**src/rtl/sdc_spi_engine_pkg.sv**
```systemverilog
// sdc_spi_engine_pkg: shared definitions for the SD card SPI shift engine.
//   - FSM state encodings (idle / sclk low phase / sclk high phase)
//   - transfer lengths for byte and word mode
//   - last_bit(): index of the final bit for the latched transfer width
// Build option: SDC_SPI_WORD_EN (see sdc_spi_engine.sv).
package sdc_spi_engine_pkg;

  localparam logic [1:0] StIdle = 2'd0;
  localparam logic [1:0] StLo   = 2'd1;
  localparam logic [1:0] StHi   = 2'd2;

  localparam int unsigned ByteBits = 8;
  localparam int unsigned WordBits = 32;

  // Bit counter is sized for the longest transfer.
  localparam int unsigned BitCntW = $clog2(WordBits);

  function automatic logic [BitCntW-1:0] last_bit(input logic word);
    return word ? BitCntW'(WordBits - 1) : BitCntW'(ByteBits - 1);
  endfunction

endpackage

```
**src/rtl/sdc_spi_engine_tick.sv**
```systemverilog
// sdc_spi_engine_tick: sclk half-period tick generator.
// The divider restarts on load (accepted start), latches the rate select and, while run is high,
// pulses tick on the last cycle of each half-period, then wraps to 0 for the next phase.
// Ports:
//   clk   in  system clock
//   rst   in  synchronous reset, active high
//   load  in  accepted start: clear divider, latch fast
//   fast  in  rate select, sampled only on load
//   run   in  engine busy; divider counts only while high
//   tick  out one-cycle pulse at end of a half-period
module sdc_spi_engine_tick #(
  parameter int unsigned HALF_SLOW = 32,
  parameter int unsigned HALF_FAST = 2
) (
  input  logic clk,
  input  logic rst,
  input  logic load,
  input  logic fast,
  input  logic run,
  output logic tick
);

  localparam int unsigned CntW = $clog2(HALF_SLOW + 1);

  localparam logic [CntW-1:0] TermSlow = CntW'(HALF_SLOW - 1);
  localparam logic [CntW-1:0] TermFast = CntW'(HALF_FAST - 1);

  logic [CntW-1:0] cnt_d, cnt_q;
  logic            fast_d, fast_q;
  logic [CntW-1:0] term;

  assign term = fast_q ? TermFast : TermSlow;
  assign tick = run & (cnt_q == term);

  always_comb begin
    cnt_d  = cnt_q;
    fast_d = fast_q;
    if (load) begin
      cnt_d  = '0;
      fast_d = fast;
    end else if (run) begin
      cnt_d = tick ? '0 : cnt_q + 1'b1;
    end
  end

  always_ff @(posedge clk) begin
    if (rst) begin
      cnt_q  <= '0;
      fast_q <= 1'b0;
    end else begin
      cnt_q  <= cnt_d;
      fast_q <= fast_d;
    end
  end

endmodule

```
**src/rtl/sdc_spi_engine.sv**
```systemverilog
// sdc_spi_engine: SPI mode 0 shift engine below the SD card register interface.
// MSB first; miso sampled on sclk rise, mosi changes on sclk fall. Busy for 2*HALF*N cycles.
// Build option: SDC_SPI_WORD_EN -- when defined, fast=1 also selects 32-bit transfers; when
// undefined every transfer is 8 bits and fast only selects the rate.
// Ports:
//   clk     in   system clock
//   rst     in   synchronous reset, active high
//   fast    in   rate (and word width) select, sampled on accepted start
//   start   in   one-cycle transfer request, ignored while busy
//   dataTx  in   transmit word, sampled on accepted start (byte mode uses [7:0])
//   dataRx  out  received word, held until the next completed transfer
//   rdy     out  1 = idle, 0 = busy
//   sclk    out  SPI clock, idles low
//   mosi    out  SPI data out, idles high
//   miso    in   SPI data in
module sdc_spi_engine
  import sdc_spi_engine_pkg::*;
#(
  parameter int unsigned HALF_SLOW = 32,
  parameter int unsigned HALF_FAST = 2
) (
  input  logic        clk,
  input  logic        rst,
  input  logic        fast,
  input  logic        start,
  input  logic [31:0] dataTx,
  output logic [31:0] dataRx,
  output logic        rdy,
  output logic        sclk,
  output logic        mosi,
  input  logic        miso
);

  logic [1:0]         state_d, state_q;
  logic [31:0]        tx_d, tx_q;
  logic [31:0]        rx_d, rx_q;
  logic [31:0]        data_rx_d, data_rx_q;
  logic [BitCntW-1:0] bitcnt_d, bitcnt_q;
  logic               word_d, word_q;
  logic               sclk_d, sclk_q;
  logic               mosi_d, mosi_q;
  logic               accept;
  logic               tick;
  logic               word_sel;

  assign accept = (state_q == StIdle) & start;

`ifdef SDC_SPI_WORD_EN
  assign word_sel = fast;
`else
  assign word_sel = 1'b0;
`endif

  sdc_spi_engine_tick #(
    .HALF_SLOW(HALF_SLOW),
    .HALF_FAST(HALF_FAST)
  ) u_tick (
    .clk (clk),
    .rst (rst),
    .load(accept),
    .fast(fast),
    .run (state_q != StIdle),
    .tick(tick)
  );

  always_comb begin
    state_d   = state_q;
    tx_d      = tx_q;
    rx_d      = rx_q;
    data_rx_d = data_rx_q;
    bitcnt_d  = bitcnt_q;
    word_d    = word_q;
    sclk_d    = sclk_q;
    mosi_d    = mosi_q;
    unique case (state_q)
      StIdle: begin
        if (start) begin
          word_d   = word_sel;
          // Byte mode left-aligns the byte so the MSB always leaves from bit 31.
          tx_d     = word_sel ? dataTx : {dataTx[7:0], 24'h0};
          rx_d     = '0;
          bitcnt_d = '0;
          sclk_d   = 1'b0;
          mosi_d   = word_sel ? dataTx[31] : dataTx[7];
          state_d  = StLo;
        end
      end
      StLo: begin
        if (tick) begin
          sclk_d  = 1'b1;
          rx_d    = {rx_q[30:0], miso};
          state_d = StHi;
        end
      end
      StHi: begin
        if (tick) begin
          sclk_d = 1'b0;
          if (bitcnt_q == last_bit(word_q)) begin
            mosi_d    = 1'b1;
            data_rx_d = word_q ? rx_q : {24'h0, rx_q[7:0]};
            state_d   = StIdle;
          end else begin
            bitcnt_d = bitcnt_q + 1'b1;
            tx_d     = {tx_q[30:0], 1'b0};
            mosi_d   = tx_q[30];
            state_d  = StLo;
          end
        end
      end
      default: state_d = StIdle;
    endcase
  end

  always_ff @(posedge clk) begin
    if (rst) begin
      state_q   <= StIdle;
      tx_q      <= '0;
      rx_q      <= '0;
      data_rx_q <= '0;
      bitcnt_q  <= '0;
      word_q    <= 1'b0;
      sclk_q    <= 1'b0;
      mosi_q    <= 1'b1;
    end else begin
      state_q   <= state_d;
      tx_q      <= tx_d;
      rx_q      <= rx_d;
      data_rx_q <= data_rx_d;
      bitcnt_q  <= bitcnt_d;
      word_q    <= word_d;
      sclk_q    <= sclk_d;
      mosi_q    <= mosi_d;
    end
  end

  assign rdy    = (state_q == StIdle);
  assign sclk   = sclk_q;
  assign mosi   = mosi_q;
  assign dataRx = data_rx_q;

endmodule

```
::::
## Assignment
Filter the listing for the word "period" and copy each line that has it.

## Answer to the problem
// sdc_spi_engine_tick: sclk half-period tick generator.
// pulses tick on the last cycle of each half-period, then wraps to 0 for the next phase.
//   tick  out one-cycle pulse at end of a half-period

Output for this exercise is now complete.